That’s where World War 3 Jokes come marching in, without a uniform but full of sarcasm. In a world where headlines feel like punchlines, these jokes help people laugh at the chaos before the chaos laughs back. Whether it’s political drama or leaders flexing with zero gym time, World War 3 jokes turn fear into funny, one ridiculous comment at a time.

Best WW3 Jokes

How do you get Americans to join a World War?
Tell them it’s nearly finished.


Emanuel Macron warns they will not participate in a US-Iran armed conflict.
Many wonder what a World War without France would be like…


What’s the most ironic thing about WW3?
The Germans will fight the USA and Russia again but this time they’ll be the good guys.


When is World War 4?
World War 3 is boring as f.. already.


What would happen if two African countries got into a war?
A 3rd World War.


If women ruled the world, there would be no WW3.
Just a bunch of countries not talking to each other.


Why would Gabe Newell be a good president?
Because then World War 3 would never happen.


World War 3 will probably be delayed,
Not by diplomacy, but by server maintenance.


President Trump has today apologised for America being late for two world wars..
And promised they would be really punctual for the next one.

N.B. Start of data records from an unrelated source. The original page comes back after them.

**config.mk**
```make
export PLATFORM = sky130hd
export DESIGN_NAME = ufil_uart_fifo_interrupt_logic
export DESIGN_NICKNAME = d
export VERILOG_FILES = /design/src/core/ufil_pkg.sv /design/src/core/ufil_uart_fifo_interrupt_logic.sv
export VERILOG_INCLUDE_DIRS = /design/src /design/src/core
export SDC_FILE = /design/constraint.sdc
export NUM_CORES = 1
export LEC_CHECK = 0
export BUFFER_PORTS_ARGS = -buffer_cell sky130_fd_sc_hd__buf_4
export CAP_MARGIN = 20
export CORE_MARGIN = 3
export CORE_UTILIZATION = 25
export DETAILED_ROUTE_END_ITERATION = 6
export GPL_TIMING_DRIVEN = 0
export REMOVE_ABC_BUFFERS = 1
export SLEW_MARGIN = 20
export SYNTH_ARGS = -nofsm -noshare
export SYNTH_HDL_FRONTEND = slang
export SYNTH_SLANG_ARGS = --single-unit
```
**constraint.sdc**
```tcl
create_clock -name i_core_clk -period 4.2 [get_ports i_core_clk]
set_clock_uncertainty 0.1 [all_clocks]
set_input_delay 0.84 -clock i_core_clk [delete_from_list [all_inputs] [get_ports i_core_clk]]
set_output_delay 0.84 -clock i_core_clk [all_outputs]
set_load 0.01 [all_outputs]
```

In the future, wars will be fought on a budget.
The global economy has collapsed so badly that no country can afford real weapons anymore. A man signs up to serve in his country’s army and is sent to training camp. The sergeant hands him a piece of wood shaped like a rifle, with a rubber bayonet stuck on the end.
“Alright, men! Here’s how it works now. You point your rifle at the enemy and shout ‘bangety bang!’ Then you stab with your bayonet and yell ‘stabbity stab!’”
The soldiers look at each other, confused. But orders are orders.
A few days later, they’re deployed to the battlefield. Across the field, the enemy is lined up, also holding wooden rifles with rubber bayonets. As the two sides march toward each other, the shouting begins.
“Bangety bang! Stabbity stab!”
Miraculously, soldiers fall left and right. Thousands are “killed” by pretend bullets and fake stabs. It’s chaos. Somehow, it works.
Amidst the piles of fallen men, our confused but surviving hero stands alone. Suddenly, he spots one enemy soldier walking slowly toward him. Oddly, this one has no rifle, no bayonet—nothing.
As the enemy approaches, the hero prepares to strike. He yells, “Bangety bang! Stabbity stab!”
Nothing.
The enemy doesn’t fall. He just keeps walking, knocks the hero over, and calmly steps across him.
The last thing our hero hears is the enemy muttering under his breath: “Tankety tank… tankety tank…”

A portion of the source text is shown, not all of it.